*Description of the task*.
Below is a block of entries; repeat exactly the lines starting at the line that contains "CTS tree: done" and ending at the line that contains "timing repair inverter", both included.

*Supplied entries*.
Start of Block

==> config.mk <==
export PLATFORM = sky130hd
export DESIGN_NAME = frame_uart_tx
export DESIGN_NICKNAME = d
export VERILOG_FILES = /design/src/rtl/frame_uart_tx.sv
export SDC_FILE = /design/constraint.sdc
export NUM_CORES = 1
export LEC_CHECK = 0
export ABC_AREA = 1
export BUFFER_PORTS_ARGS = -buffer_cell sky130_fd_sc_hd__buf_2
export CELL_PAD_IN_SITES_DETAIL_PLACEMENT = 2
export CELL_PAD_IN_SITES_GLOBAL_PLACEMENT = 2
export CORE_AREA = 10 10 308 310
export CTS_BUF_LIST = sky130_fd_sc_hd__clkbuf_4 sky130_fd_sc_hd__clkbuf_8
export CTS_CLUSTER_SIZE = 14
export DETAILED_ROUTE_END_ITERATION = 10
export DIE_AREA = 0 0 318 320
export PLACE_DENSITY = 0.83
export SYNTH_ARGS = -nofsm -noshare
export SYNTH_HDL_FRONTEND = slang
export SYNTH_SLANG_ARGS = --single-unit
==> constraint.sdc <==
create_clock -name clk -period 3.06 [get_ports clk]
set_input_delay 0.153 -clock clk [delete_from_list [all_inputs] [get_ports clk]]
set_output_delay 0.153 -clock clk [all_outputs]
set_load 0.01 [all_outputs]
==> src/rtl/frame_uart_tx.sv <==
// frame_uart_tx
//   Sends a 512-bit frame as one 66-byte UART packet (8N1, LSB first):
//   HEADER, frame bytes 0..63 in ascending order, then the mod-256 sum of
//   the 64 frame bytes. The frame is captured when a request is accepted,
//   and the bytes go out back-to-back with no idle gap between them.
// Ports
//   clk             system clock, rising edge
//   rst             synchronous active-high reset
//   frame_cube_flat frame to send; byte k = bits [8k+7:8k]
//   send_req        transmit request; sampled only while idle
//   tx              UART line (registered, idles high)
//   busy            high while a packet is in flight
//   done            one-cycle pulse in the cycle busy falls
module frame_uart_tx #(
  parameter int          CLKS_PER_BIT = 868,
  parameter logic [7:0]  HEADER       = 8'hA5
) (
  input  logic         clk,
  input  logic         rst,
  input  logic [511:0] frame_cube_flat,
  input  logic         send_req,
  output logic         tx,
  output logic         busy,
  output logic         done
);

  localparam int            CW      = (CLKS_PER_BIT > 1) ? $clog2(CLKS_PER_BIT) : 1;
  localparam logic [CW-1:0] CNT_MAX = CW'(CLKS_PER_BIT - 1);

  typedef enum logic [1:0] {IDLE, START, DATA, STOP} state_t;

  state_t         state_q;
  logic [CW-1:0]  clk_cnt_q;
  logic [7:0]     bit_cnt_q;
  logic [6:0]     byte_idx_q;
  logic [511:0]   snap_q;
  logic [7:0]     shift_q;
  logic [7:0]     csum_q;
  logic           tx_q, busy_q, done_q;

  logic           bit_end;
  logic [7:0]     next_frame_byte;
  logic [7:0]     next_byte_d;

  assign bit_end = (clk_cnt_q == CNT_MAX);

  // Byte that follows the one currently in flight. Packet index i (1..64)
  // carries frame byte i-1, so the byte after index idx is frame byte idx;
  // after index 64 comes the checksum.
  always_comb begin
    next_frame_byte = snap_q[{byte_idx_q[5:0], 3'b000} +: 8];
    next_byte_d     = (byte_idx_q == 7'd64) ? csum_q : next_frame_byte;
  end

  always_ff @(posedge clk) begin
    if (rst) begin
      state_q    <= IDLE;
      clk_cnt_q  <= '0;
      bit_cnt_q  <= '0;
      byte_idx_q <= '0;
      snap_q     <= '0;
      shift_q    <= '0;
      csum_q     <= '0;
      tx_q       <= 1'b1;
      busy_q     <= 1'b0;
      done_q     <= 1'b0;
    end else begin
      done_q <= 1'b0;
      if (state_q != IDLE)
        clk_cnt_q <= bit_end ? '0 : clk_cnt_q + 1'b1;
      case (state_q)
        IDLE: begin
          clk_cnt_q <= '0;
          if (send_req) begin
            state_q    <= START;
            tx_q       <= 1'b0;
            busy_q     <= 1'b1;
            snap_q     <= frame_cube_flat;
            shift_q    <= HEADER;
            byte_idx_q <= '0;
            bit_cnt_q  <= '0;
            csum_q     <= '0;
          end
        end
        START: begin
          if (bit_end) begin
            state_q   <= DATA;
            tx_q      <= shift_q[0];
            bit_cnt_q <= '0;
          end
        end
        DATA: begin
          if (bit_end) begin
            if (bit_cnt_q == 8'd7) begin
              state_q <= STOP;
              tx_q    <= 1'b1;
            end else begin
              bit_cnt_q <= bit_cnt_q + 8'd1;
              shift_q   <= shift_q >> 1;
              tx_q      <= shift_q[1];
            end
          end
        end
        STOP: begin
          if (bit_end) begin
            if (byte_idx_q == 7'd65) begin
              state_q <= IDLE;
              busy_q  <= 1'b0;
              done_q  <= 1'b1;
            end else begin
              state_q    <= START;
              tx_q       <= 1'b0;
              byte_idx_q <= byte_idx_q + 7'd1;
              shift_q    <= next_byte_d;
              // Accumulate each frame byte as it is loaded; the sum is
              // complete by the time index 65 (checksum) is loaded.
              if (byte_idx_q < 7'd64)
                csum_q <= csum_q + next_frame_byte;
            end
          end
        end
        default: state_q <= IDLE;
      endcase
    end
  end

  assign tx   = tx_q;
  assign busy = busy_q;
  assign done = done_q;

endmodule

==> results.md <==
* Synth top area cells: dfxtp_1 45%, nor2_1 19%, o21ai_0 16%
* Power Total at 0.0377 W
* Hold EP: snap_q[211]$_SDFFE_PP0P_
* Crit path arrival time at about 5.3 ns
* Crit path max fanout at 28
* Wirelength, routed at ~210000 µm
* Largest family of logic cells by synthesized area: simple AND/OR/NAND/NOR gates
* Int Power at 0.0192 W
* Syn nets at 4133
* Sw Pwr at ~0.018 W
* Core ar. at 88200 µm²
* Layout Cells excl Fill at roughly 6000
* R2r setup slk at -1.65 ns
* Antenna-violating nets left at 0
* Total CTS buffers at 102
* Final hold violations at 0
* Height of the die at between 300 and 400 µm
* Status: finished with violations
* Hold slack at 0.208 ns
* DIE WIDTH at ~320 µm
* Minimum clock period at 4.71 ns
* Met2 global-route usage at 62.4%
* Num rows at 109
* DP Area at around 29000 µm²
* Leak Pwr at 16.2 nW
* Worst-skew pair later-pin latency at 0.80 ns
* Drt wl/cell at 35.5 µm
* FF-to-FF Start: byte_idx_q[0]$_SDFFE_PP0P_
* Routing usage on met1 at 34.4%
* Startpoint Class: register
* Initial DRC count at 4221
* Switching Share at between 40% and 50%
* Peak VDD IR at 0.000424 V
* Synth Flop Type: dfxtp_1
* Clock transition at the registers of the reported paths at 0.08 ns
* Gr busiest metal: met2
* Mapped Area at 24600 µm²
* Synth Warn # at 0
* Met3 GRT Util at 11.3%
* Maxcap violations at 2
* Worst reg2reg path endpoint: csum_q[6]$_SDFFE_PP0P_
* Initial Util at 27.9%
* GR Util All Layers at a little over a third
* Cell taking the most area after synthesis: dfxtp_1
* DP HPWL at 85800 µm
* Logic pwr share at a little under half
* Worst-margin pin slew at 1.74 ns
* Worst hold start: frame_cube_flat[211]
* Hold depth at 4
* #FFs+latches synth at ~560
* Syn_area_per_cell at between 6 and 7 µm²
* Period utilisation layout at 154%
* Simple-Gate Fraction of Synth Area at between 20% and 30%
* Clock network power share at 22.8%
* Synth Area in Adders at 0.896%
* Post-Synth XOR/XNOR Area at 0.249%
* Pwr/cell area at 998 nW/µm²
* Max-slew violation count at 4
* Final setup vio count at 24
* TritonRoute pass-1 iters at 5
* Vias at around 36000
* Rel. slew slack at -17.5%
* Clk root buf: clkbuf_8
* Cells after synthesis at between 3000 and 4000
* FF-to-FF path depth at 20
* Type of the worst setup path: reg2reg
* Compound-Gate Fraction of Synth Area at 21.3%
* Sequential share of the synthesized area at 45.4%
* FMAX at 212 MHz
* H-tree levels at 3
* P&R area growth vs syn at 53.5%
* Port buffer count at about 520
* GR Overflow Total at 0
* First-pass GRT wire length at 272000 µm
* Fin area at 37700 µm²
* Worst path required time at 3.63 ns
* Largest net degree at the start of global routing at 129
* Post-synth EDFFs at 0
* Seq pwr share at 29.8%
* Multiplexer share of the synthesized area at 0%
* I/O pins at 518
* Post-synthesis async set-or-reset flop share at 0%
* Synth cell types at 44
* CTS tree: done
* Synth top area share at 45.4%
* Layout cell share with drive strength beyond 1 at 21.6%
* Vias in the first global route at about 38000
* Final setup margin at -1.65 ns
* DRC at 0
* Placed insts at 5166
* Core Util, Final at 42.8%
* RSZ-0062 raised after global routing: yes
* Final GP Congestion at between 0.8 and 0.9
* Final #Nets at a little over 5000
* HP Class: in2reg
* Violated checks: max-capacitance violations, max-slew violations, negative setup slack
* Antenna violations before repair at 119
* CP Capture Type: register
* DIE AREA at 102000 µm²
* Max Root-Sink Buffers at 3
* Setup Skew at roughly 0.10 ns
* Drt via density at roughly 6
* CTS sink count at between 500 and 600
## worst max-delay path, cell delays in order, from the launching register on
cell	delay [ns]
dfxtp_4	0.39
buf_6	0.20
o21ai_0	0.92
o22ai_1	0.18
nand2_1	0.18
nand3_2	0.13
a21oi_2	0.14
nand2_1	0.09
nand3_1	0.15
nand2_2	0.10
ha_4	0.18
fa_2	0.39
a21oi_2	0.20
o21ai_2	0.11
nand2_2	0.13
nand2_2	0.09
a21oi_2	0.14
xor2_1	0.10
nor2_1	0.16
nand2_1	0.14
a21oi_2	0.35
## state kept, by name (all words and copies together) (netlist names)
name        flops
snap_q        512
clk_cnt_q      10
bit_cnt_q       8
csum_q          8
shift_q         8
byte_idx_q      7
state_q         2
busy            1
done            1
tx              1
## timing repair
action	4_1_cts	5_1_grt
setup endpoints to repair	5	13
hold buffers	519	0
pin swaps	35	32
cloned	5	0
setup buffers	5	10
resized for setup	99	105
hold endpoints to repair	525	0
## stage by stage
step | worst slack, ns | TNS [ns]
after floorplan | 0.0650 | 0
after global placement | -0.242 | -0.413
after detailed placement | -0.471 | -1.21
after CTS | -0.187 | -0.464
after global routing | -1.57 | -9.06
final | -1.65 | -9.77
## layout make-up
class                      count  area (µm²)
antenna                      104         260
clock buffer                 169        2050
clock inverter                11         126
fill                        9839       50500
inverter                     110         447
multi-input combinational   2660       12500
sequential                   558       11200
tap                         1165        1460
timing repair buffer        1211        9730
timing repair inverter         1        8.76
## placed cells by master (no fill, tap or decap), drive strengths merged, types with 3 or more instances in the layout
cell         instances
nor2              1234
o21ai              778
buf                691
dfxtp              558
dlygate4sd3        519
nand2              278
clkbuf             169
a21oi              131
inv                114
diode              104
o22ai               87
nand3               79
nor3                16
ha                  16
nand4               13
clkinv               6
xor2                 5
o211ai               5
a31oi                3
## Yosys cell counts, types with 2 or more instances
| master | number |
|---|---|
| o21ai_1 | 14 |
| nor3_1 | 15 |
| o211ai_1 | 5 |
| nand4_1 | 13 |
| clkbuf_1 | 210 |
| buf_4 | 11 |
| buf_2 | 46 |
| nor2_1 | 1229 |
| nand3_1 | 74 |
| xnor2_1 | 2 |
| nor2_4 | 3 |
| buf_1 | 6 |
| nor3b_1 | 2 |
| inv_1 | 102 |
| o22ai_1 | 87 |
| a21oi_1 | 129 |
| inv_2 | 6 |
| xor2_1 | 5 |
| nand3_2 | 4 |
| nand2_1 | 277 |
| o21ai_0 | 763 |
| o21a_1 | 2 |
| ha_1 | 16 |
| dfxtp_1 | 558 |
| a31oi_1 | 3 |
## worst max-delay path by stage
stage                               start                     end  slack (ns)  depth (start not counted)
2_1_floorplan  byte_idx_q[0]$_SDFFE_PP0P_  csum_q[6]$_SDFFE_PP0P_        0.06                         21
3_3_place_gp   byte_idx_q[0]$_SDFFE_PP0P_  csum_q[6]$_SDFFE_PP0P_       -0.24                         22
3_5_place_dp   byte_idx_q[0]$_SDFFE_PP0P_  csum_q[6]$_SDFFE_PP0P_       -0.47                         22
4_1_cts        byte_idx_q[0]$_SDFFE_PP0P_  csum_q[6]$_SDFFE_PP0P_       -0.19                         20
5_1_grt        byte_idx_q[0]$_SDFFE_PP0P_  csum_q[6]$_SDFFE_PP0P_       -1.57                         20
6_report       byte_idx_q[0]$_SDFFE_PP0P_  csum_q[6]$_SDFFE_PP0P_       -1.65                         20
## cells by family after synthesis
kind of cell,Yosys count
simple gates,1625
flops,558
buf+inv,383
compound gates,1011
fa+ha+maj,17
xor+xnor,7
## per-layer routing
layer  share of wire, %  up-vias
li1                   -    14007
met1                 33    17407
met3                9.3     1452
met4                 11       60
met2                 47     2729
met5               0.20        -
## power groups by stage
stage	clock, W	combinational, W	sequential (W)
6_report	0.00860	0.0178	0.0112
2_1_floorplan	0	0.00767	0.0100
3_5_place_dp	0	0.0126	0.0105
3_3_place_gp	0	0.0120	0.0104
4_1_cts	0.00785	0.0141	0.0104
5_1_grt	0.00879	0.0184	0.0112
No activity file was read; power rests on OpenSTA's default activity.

End of Block

*Expected answer*.
* CTS tree: done
* Synth top area share at 45.4%
* Layout cell share with drive strength beyond 1 at 21.6%
* Vias in the first global route at about 38000
* Final setup margin at -1.65 ns
* DRC at 0
* Placed insts at 5166
* Core Util, Final at 42.8%
* RSZ-0062 raised after global routing: yes
* Final GP Congestion at between 0.8 and 0.9
* Final #Nets at a little over 5000
* HP Class: in2reg
* Violated checks: max-capacitance violations, max-slew violations, negative setup slack
* Antenna violations before repair at 119
* CP Capture Type: register
* DIE AREA at 102000 µm²
* Max Root-Sink Buffers at 3
* Setup Skew at roughly 0.10 ns
* Drt via density at roughly 6
* CTS sink count at between 500 and 600
## worst max-delay path, cell delays in order, from the launching register on
cell	delay [ns]
dfxtp_4	0.39
buf_6	0.20
o21ai_0	0.92
o22ai_1	0.18
nand2_1	0.18
nand3_2	0.13
a21oi_2	0.14
nand2_1	0.09
nand3_1	0.15
nand2_2	0.10
ha_4	0.18
fa_2	0.39
a21oi_2	0.20
o21ai_2	0.11
nand2_2	0.13
nand2_2	0.09
a21oi_2	0.14
xor2_1	0.10
nor2_1	0.16
nand2_1	0.14
a21oi_2	0.35
## state kept, by name (all words and copies together) (netlist names)
name        flops
snap_q        512
clk_cnt_q      10
bit_cnt_q       8
csum_q          8
shift_q         8
byte_idx_q      7
state_q         2
busy            1
done            1
tx              1
## timing repair
action	4_1_cts	5_1_grt
setup endpoints to repair	5	13
hold buffers	519	0
pin swaps	35	32
cloned	5	0
setup buffers	5	10
resized for setup	99	105
hold endpoints to repair	525	0
## stage by stage
step | worst slack, ns | TNS [ns]
after floorplan | 0.0650 | 0
after global placement | -0.242 | -0.413
after detailed placement | -0.471 | -1.21
after CTS | -0.187 | -0.464
after global routing | -1.57 | -9.06
final | -1.65 | -9.77
## layout make-up
class                      count  area (µm²)
antenna                      104         260
clock buffer                 169        2050
clock inverter                11         126
fill                        9839       50500
inverter                     110         447
multi-input combinational   2660       12500
sequential                   558       11200
tap                         1165        1460
timing repair buffer        1211        9730
timing repair inverter         1        8.76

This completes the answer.